The word "both" occurs in some of the lines below; copy each of those lines.

[Data in this exercise]

**src/core/usb_ep_defines.svh**
```systemverilog
/*
 * Offsets, field positions, reset values and bus codes of the endpoint
 * status and interrupt register bank.
 * Assumes the includer uses these as sized values; holds definitions only.
 */
`ifndef USB_EP_DEFINES_SVH
`define USB_EP_DEFINES_SVH

// Register indices; byte address is four times the index
`define EP_IDX_STATUS_CLEAR     10'h104
`define EP_IDX_STATUS_SET       10'h105
`define EP_IDX_STATUS           10'h106
`define EP_IDX_IRQ_FLAGS        10'h107
`define EP_IDX_IRQ_ENABLE_CLEAR 10'h108
`define EP_IDX_IRQ_ENABLE_SET   10'h109
`define EP_IDX_IRQ_SUMMARY      10'h020

// Endpoint status field positions
`define EP_ST_BANK1_READY       7
`define EP_ST_BANK0_READY       6
`define EP_ST_STALL_BANK1       5
`define EP_ST_STALL_BANK0       4
`define EP_ST_CURRENT_BANK      2
`define EP_ST_IN_TOGGLE         1
`define EP_ST_OUT_TOGGLE        0
// Bit 3 is reserved and reads zero
`define EP_ST_IMPL_MASK         8'hF7

// Interrupt flag and enable field positions
`define EP_IF_STALL_BANK1       6
`define EP_IF_STALL_BANK0       5
`define EP_IF_SETUP             4
`define EP_IF_FAIL_BANK1        3
`define EP_IF_FAIL_BANK0        2
`define EP_IF_DONE_BANK1        1
`define EP_IF_DONE_BANK0        0

// Reset values
`define EP_STATUS_RESET         8'h00
`define EP_FLAGS_RESET          7'h00
`define EP_ENABLE_RESET         7'h00

// AXI response codes
`define AXI_RESP_OKAY           2'h0
`define AXI_RESP_SLVERR         2'h2

`endif

```
**src/core/usb_ep_pkg.sv**
```systemverilog
/*
 * Types of the endpoint status and interrupt register bank.
 * Assumes usb_ep_defines.svh is available on the include path.
 */
package usb_ep_pkg;

   // Whole state of the bank, registered as one word
   typedef struct packed {
      logic       awready;   // Write address channel ready
      logic       wready;    // Write data channel ready
      logic       aw_held;   // Write address taken, waiting for data
      logic [9:0] aw_index;  // Held word index
      logic       w_held;    // Write data taken, waiting for address
      logic [7:0] w_data;    // Held low byte
      logic       w_lane0;   // Held strobe of the low byte
      logic       bvalid;    // Write response pending
      logic [1:0] bresp;     // Write response code
      logic       arready;   // Read address channel ready
      logic       rvalid;    // Read response pending
      logic [7:0] rdata;     // Read data low byte
      logic [1:0] rresp;     // Read response code
      logic [7:0] status;    // Endpoint status bits
      logic [6:0] flags;     // Endpoint interrupt flags
      logic [6:0] enable;    // Endpoint interrupt enables
      logic       irq;       // Endpoint interrupt request
   } ep_state_t;

endpackage : usb_ep_pkg

```
**src/core/usb_device_endpoint_status_irq.sv**
```systemverilog
/*
 * Endpoint status and interrupt register bank of a full-speed USB device,
 * reached over AXI4-Lite, updated by the protocol engine.
 * Assumes engine strobes come from logic on core_clk_i, one cycle each,
 * and that the bus master keeps one read and one write in flight at most.
 */
`timescale 1ns/1ps
`include "usb_ep_defines.svh"

module usb_device_endpoint_status_irq (
   // Clock, reset, enable
   input  wire logic       core_clk_i,
   input  wire logic       rst_i,
   input  wire logic       ce_i,
   // AXI4-Lite write address
   input  wire logic       s_axi_awvalid_i,
   output logic            s_axi_awready_o,
   input  wire logic [11:0] s_axi_awaddr_i,
   // AXI4-Lite write data
   input  wire logic       s_axi_wvalid_i,
   output logic            s_axi_wready_o,
   input  wire logic [31:0] s_axi_wdata_i,
   input  wire logic [3:0] s_axi_wstrb_i,
   // AXI4-Lite write response
   output logic            s_axi_bvalid_o,
   input  wire logic       s_axi_bready_i,
   output logic [1:0]      s_axi_bresp_o,
   // AXI4-Lite read address
   input  wire logic       s_axi_arvalid_i,
   output logic            s_axi_arready_o,
   input  wire logic [11:0] s_axi_araddr_i,
   // AXI4-Lite read data
   output logic            s_axi_rvalid_o,
   input  wire logic       s_axi_rready_i,
   output logic [31:0]     s_axi_rdata_o,
   output logic [1:0]      s_axi_rresp_o,
   // Protocol engine events, one-cycle strobes, and the endpoint enable level
   input  wire logic       usb_bus_reset_i,
   input  wire logic       endpoint_enable_vector_i,
   input  wire logic       setup_rx_i,
   input  wire logic       stall_sent_i,
   input  wire logic       xfer_fail_i,
   input  wire logic       xfer_done_i,
   input  wire logic [7:0] status_hw_set_i,
   input  wire logic [7:0] status_hw_clr_i,
   // Status towards the protocol engine
   output logic [1:0]      stall_request_o,
   output logic            current_bank_select_o,
   output logic            in_toggle_o,
   output logic            out_toggle_o,
   output logic [1:0]      bank_ready_o,
   // Endpoint interrupt request
   output logic            endpoint_irq_o
);
   import usb_ep_pkg::*;

   ////////////////////////////////////////////////////////////////////////////
   // Declarations
   ep_state_t  st;           // Registered state
   ep_state_t  next_st;      // Next state
   logic       aw_fire;      // Write address handshake this cycle
   logic       w_fire;       // Write data handshake this cycle
   logic       ar_fire;      // Read address handshake this cycle
   logic       do_write;     // Address and data both present
   logic [9:0] wr_index;     // Word index of the write
   logic [7:0] wr_byte;      // Low byte of the write, zero if unstrobed
   logic       wr_hit;       // Write index is mapped
   logic [7:0] sw_st_clr;    // Software clear mask of status
   logic [7:0] sw_st_set;    // Software set mask of status
   logic [6:0] sw_if_clr;    // Software clear mask of flags
   logic [6:0] sw_en_clr;    // Software clear mask of enables
   logic [6:0] sw_en_set;    // Software set mask of enables
   logic [6:0] hw_events;    // Flags raised by the engine this cycle
   logic [7:0] stall_clr;    // Stall bits dropped on SETUP
   logic [9:0] rd_index;     // Word index of the read
   logic [7:0] rd_byte;      // Read data before registering
   logic       rd_hit;       // Read index is mapped

   ////////////////////////////////////////////////////////////////////////////
   // Bus handshakes and decode
   always_comb begin
      aw_fire  = s_axi_awvalid_i && st.awready;
      w_fire   = s_axi_wvalid_i && st.wready;
      ar_fire  = s_axi_arvalid_i && st.arready;
      // Write proceeds once both halves are in, even in the same cycle
      do_write = (st.aw_held || aw_fire) && (st.w_held || w_fire) && !st.bvalid;
      wr_index = st.aw_held ? st.aw_index : s_axi_awaddr_i[11:2];
      if (st.w_held) begin
         wr_byte = st.w_lane0 ? st.w_data : 8'h00;
      end else begin
         wr_byte = s_axi_wstrb_i[0] ? s_axi_wdata_i[7:0] : 8'h00;
      end
      unique case (wr_index)
         `EP_IDX_STATUS_CLEAR, `EP_IDX_STATUS_SET, `EP_IDX_STATUS,
         `EP_IDX_IRQ_FLAGS, `EP_IDX_IRQ_ENABLE_CLEAR,
         `EP_IDX_IRQ_ENABLE_SET, `EP_IDX_IRQ_SUMMARY: wr_hit = 1'b1;
         default: wr_hit = 1'b0;
      endcase
   end

   ////////////////////////////////////////////////////////////////////////////
   // Software write masks; writes of zero leave every bit alone
   always_comb begin
      sw_st_clr = 8'h00;
      sw_st_set = 8'h00;
      sw_if_clr = 7'h00;
      sw_en_clr = 7'h00;
      sw_en_set = 7'h00;
      if (do_write) begin
         unique case (wr_index)
            `EP_IDX_STATUS_CLEAR: sw_st_clr = wr_byte & `EP_ST_IMPL_MASK;
            `EP_IDX_STATUS_SET:   sw_st_set = wr_byte & `EP_ST_IMPL_MASK;
            `EP_IDX_IRQ_FLAGS:    sw_if_clr = wr_byte[6:0];
            `EP_IDX_IRQ_ENABLE_CLEAR: sw_en_clr = wr_byte[6:0];
            `EP_IDX_IRQ_ENABLE_SET:   sw_en_set = wr_byte[6:0];
            default: begin
               // Read-only or unmapped: no side effect
            end
         endcase
      end
   end

   ////////////////////////////////////////////////////////////////////////////
   // Stall, fail and done events steered to the bank the current bank bit names
   always_comb begin
      hw_events = 7'h00;
      if (st.status[`EP_ST_CURRENT_BANK]) begin
         hw_events[`EP_IF_STALL_BANK1] = stall_sent_i;
         hw_events[`EP_IF_FAIL_BANK1]  = xfer_fail_i;
         hw_events[`EP_IF_DONE_BANK1]  = xfer_done_i;
      end else begin
         hw_events[`EP_IF_STALL_BANK0] = stall_sent_i;
         hw_events[`EP_IF_FAIL_BANK0]  = xfer_fail_i;
         hw_events[`EP_IF_DONE_BANK0]  = xfer_done_i;
      end
      hw_events[`EP_IF_SETUP] = setup_rx_i;
      stall_clr = 8'h00;
      // SETUP overrides any stall request, including one set this cycle
      stall_clr[`EP_ST_STALL_BANK1] = setup_rx_i;
      stall_clr[`EP_ST_STALL_BANK0] = setup_rx_i;
   end

   ////////////////////////////////////////////////////////////////////////////
   // Read decode; status set and clear registers read zero
   always_comb begin
      rd_index = st.arready ? s_axi_araddr_i[11:2] : 10'h000;
      rd_byte  = 8'h00;
      rd_hit   = 1'b1;
      unique case (rd_index)
         `EP_IDX_STATUS_CLEAR, `EP_IDX_STATUS_SET: rd_byte = 8'h00;
         `EP_IDX_STATUS:   rd_byte = st.status;
         `EP_IDX_IRQ_FLAGS: rd_byte = {1'b0, st.flags};
         `EP_IDX_IRQ_ENABLE_CLEAR, `EP_IDX_IRQ_ENABLE_SET:
            rd_byte = {1'b0, st.enable};
         `EP_IDX_IRQ_SUMMARY: rd_byte = {7'h00, st.irq};
         default: rd_hit = 1'b0;
      endcase
   end

   ////////////////////////////////////////////////////////////////////////////
   // Next state
   always_comb begin
      next_st = st;
      // Write address and data capture
      if (aw_fire && !do_write) begin
         next_st.aw_held  = 1'b1;
         next_st.aw_index = s_axi_awaddr_i[11:2];
      end
      if (w_fire && !do_write) begin
         next_st.w_held  = 1'b1;
         next_st.w_data  = s_axi_wdata_i[7:0];
         next_st.w_lane0 = s_axi_wstrb_i[0];
      end
      if (do_write) begin
         next_st.aw_held = 1'b0;
         next_st.w_held  = 1'b0;
         next_st.bvalid  = 1'b1;
         next_st.bresp   = wr_hit ? `AXI_RESP_OKAY : `AXI_RESP_SLVERR;
      end else if (st.bvalid && s_axi_bready_i) begin
         next_st.bvalid = 1'b0;
      end
      // Channels stay closed while their half is held or a response waits
      next_st.awready = !next_st.aw_held && !next_st.bvalid;
      next_st.wready  = !next_st.w_held && !next_st.bvalid;
      // Read channel
      if (ar_fire) begin
         next_st.rvalid = 1'b1;
         next_st.rdata  = rd_byte;
         next_st.rresp  = rd_hit ? `AXI_RESP_OKAY : `AXI_RESP_SLVERR;
      end else if (st.rvalid && s_axi_rready_i) begin
         next_st.rvalid = 1'b0;
      end
      next_st.arready = !next_st.rvalid;
      // Status: engine sets win over software clears
      next_st.status = ((st.status & ~sw_st_clr & ~status_hw_clr_i)
                        | sw_st_set | status_hw_set_i)
                       & ~stall_clr & `EP_ST_IMPL_MASK;
      // Flags: an event in the clearing cycle survives
      next_st.flags = (st.flags & ~sw_if_clr) | hw_events;
      // Enables share one store behind set and clear registers
      if (usb_bus_reset_i || !endpoint_enable_vector_i) begin
         next_st.enable = `EP_ENABLE_RESET;
      end else begin
         next_st.enable = (st.enable & ~sw_en_clr) | sw_en_set;
      end
      // Registered from next values so it tracks the stored flags exactly
      next_st.irq = |(next_st.flags & next_st.enable);
   end

   ////////////////////////////////////////////////////////////////////////////
   // State register; ce_i low freezes everything
   always_ff @(posedge core_clk_i or posedge rst_i) begin
      if (rst_i) begin
         st         <= '0;
         st.awready <= 1'b1;
         st.wready  <= 1'b1;
         st.arready <= 1'b1;
         st.status  <= `EP_STATUS_RESET;
         st.flags   <= `EP_FLAGS_RESET;
         st.enable  <= `EP_ENABLE_RESET;
      end else if (ce_i) begin
         st <= next_st;
      end
   end

   ////////////////////////////////////////////////////////////////////////////
   // Outputs, all taken from the state register
   assign s_axi_awready_o       = st.awready;
   assign s_axi_wready_o        = st.wready;
   assign s_axi_bvalid_o        = st.bvalid;
   assign s_axi_bresp_o         = st.bresp;
   assign s_axi_arready_o       = st.arready;
   assign s_axi_rvalid_o        = st.rvalid;
   assign s_axi_rdata_o         = {24'h00_0000, st.rdata};
   assign s_axi_rresp_o         = st.rresp;
   assign stall_request_o       = st.status[5:4];
   assign current_bank_select_o = st.status[`EP_ST_CURRENT_BANK];
   assign in_toggle_o           = st.status[`EP_ST_IN_TOGGLE];
   assign out_toggle_o          = st.status[`EP_ST_OUT_TOGGLE];
   assign bank_ready_o          = st.status[7:6];
   assign endpoint_irq_o        = st.irq;
endmodule : usb_device_endpoint_status_irq

```
**config.mk**
```make
export PLATFORM = sky130hd
export DESIGN_NAME = usb_device_endpoint_status_irq
export DESIGN_NICKNAME = d
export VERILOG_FILES = /design/src/core/usb_ep_pkg.sv /design/src/core/usb_device_endpoint_status_irq.sv
export VERILOG_INCLUDE_DIRS = /design/src /design/src/core
export SDC_FILE = /design/constraint.sdc
export NUM_CORES = 1
export LEC_CHECK = 0
export CORE_MARGIN = 5
export CORE_UTILIZATION = 50
export DETAILED_ROUTE_END_ITERATION = 7
export DONT_BUFFER_PORTS = 1
export PLACE_DENSITY = 0.69
export SKIP_LAST_GASP = 1
export SYNTH_ARGS = -nofsm -noshare
export SYNTH_HDL_FRONTEND = slang
export SYNTH_SLANG_ARGS = --single-unit
```
**constraint.sdc**
```tcl
create_clock -name core_clk_i -period 2.46 [get_ports core_clk_i]
set_input_delay 0.738 -clock core_clk_i [delete_from_list [all_inputs] [get_ports core_clk_i]]
set_output_delay 0.738 -clock core_clk_i [all_outputs]
set_load 0.005 [all_outputs]
```
==> results.md, run 1 <==
* VDD IR max at 0.5290 mV
* WHS at 0.3222 ns
* Core area at roughly 7000 sq um
* Antenna violations before repair at 0
* Critical path class: in -> reg
* Maximum clock path buffer count at 2
* Cell Area, Placed at roughly 3700 sq um
* Max-slew violations at 0
* CP cell instances: or4_1 -> a222oi_1 -> buf_4 -> nand3_2 -> a221o_1 -> a222oi_1 -> a31oi_1
* RSZ-0062 raised after global routing: yes
* Place WS at -0.2517 ns
* N_diodes at 0
* Die Ht at 94.93 um
* Drc violations at 0
* Reg clk slew, reported paths at around 0.070 ns
* Total GRT Usage at between 20% and 30%
* Pwr dens at 881.4 nW/um^2
* YS warnings at 0
* Met1 Wirelength at approximately 3700 um
* Layout net count at between 400 and 500
* Pin count of the biggest net entering global routing at a little under 60
* Seq/Total Area, Yosys at around 40%
* Slowest CP cell: or4_1
* Slew HR at between 60% and 70%
* Hold-fix buffers, CTS at 0
* Outcome: finished, final reports clean
* FF+latch area at approximately 1500 sq um
* Hold Crit Class: in -> async
* # IOs at about 140
* Slew @ Worst Pin at 0.5733 ns
* Syn-to-layout area delta at 8.779%
* Gate Count Post-Synth at around 370
* Multi-input gate area at 1847 sq um
* Period Utilization, post-route at between 90% and 100%
* Vias in the first global route at 2,875
* Worst setup margin at roughly 0.046 ns
* Startpoint types: input pin
* Crit path max-delay family: compound AO/OA/AOI/OAI gates
* Crit path time final at around 2.4 ns
* Routed wire length at approximately 8900 um
* Maxcap violations at 0
* Layout cell share with drive strength beyond 1 at 21.43%
* Crit-path most repeated cell: a222oi_1
* Hpwl dp at around 6600 um
* Worst setup path startpoint: s_axi_awaddr_i[6]
* Met3 WL at between 700 and 800 um
* Final clock skew at ~0.0094 ns
* Crit end category: flip-flop
* Non-Filler Instances at around 480
* Rows at 31
* CTS sink cnt at just under 60
* CTS tree: yes
* Clock latency on the worst-skew pair at between 0.3 and 0.4 ns
* Lkg Pwr at approximately 1.6 nW
* Syn avg cell area at roughly 9.8 sq um
* Mapped Area at around 3600 sq um
* Final setup fails at 0
* WP data required at approximately 2.7 ns
* Post-synth EDFFs at 0
* Post-synth cell types at 64
* Final Instance Area at between 3000 and 4000 sq um
* Ys async rst share at 100.0%
* DR vias at ~2,800
* Total power at 0.003457 W
* Htree depth at 3
* Fill cell count at between 600 and 700
* Main synth FF type: dfrtp_1
* Synthesis-stage register bit count at 58
* Routed wl met2 at ~4400 um
* Placed cells at 461
* Routed WL per cell at ~19 um
* Initial Utilization at 50.53%
* GP Congestion at between 0.8 and 0.9
* CP peak stage delay at roughly 0.52 ns
* Die Wd at ~95 um
* Global-route wire length before repair at about 15,000 um
* Final Hold Fails at 0
* FMAX at 414.2 MHz
* Pre-antenna DRT Iters at 4
* Post-DR vias/cell at around 5.9
* Grt total ovfl at 0
* Critical Path AT at about 2.6 ns
* Worst Path Buf+Inv at 1
* Root Buffer: clkbuf_8
* DR iter-0 viols at about 110
* Worst r2r src: st[52]$_DFFE_PP0P_
* TritonCTS Buffers at 9
* Post-DRT Antenna Nets at 0
* Top routing layer in use: met4
* Die area at between 9000 and 10,000 sq um
* Worst-path fanout max at 6
* PortBufs at 0
## worst paths after layout
check / to / slack, ns / depth (start not counted)
setup / recovery: endpoint_irq_o$_DFFE_PP0P_ / 0.05 / 7
hold / removal: s_axi_rvalid_o$_DFFE_PP0P_ / 0.32 / 2
setup reg to reg: endpoint_irq_o$_DFFE_PP0P_ / 0.05 / 7
hold reg to reg: st[40]$_DFFE_PP0P_ / 0.50 / 1
max in group asynchronous: s_axi_awready_o$_DFFE_PP1P_ / 1.82 / 2
min in group core_clk_i: st[58]$_DFFE_PP0P_ / 0.47 / 1
## per-stage QoR
stage | TNS [ns] | utilization, %
floorplan | -0.1863 | -
global placement | -1.452 | 51.23
detailed placement | -1.188 | 51.23
CTS | 0 | 54.86
global route | -0.1359 | 54.96
finish | 0 | 54.96
## cells in the final DEF, fill, tap and decap left out, drive strengths merged, types with 4 or more instances in the layout
cell type / count
a21oi: 25
nor3b: 5
mux2i: 6
nor2b: 4
nand3b: 6
conb: 26
dfrtp: 55
a31oi: 5
buf: 26
a22o: 8
and3b: 4
clkbuf: 12
a2111oi: 4
mux2: 27
nor4b: 8
o2111ai: 5
o21ai: 20
nand3: 19
o2bb2ai: 9
nor2: 17
nand2: 21
inv: 9
## logic make-up after synthesis
kind of cell	share of synthesized area [%]
simple gates	17.31
flops	40.35
compound gates	20.65
buf+inv	11.48
mux	10.10
other cells	0.1040
## cell usage after synthesis, types with 2 or more instances
master	count	area share, %
nor4_1	2	0.35
buf_4	41	8.5
a221o_1	2	0.56
nor2b_1	4	0.69
or4b_1	2	0.56
dfstp_2	3	2.2
a2111oi_1	3	0.83
a21o_1	2	0.42
nor3_1	3	0.42
o21ai_0	9	1.2
a222oi_1	2	0.56
o21a_1	2	0.42
mux2_2	27	8.4
nand3_1	18	2.5
inv_1	9	0.94
a211oi_1	2	0.42
and3b_1	4	0.97
a22oi_1	3	0.62
mux2i_1	6	1.7
and3_1	3	0.52
a31oi_1	5	0.87
nor4b_1	7	1.7
o2111ai_1	5	1.2
o2111a_1	3	0.94
o21ai_1	10	1.4
clkbuf_1	14	1.5
nand3b_1	6	1.2
o2bb2ai_1	8	1.9
a21boi_1	2	0.42
nand2_1	21	2.2
dfrtp_1	55	38
a22o_1	8	1.9
nand2b_1	3	0.52
nor3b_1	5	1.0
a21oi_1	25	3.5
nor2_1	17	1.8
## state kept, by name, indices dropped and copies added, names as in the netlist, 2 cells and up
signal,count
st,35
s_axi_rdata_o,8
bank_ready_o,2
stall_request_o,2
## worst register-to-register path: cells and delay by family, from the launching register on
family	cells	cell delay, ns
compound gates	4	1.08
buf+inv	1	0.21
flops	1	0.40
simple gates	2	0.60
## layer usage
metal | up-vias | GRT usage [%]
li1 | 1336 | -
met2 | 96 | 34.17
met1 | 1370 | 26.29
met3 | 8 | 8.446
met4 | 0 | 4.567
met5 | - | 0
## power breakdown
part           switching [W]  total, W  internal (W)
combinational       0.000436  0.000860      0.000424
sequential          0.000273   0.00147       0.00120
clock               0.000394   0.00112      0.000729
total                0.00110   0.00346       0.00235
## final cells by class
class | instances | area share, %
Clock buffer | 12 | 3.955
Clock inverter | 4 | 2.488
Inverter | 9 | 0.8612
Multi-Input combinational cell | 269 | 47.08
Sequential cell | 58 | 37.16
Tap cell | 99 | 3.158
Timing Repair Buffer | 26 | 5.295
## timing repair
item                                   CTS  global route
pin swaps                                0             1
endpoints found under the hold margin    0             0
gates resized for setup                  1             3
setup endpoints to repair                1             6
buffers inserted                         0             0
(Power assumes the default switching activity.)
==> run 2: changes to the inputs <==
Settings changed: RECOVER_POWER from default to 100, SLEW_MARGIN from default to 20.
==> run 2 against run 1 <==
- global-route usage is the same
- core utilization shrank 0.21 points
- critical path depth is the same
- non-clock buffer count is the same
- final cell count is the same
- via count grew 0.64%
- worst hold slack gained 0.15 ns
- clock skew is essentially flat
- critical endpoint unchanged
- largest cell class unchanged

[/Data in this exercise]

Solution to this exercise:
   logic       do_write;     // Address and data both present
      // Write proceeds once both halves are in, even in the same cycle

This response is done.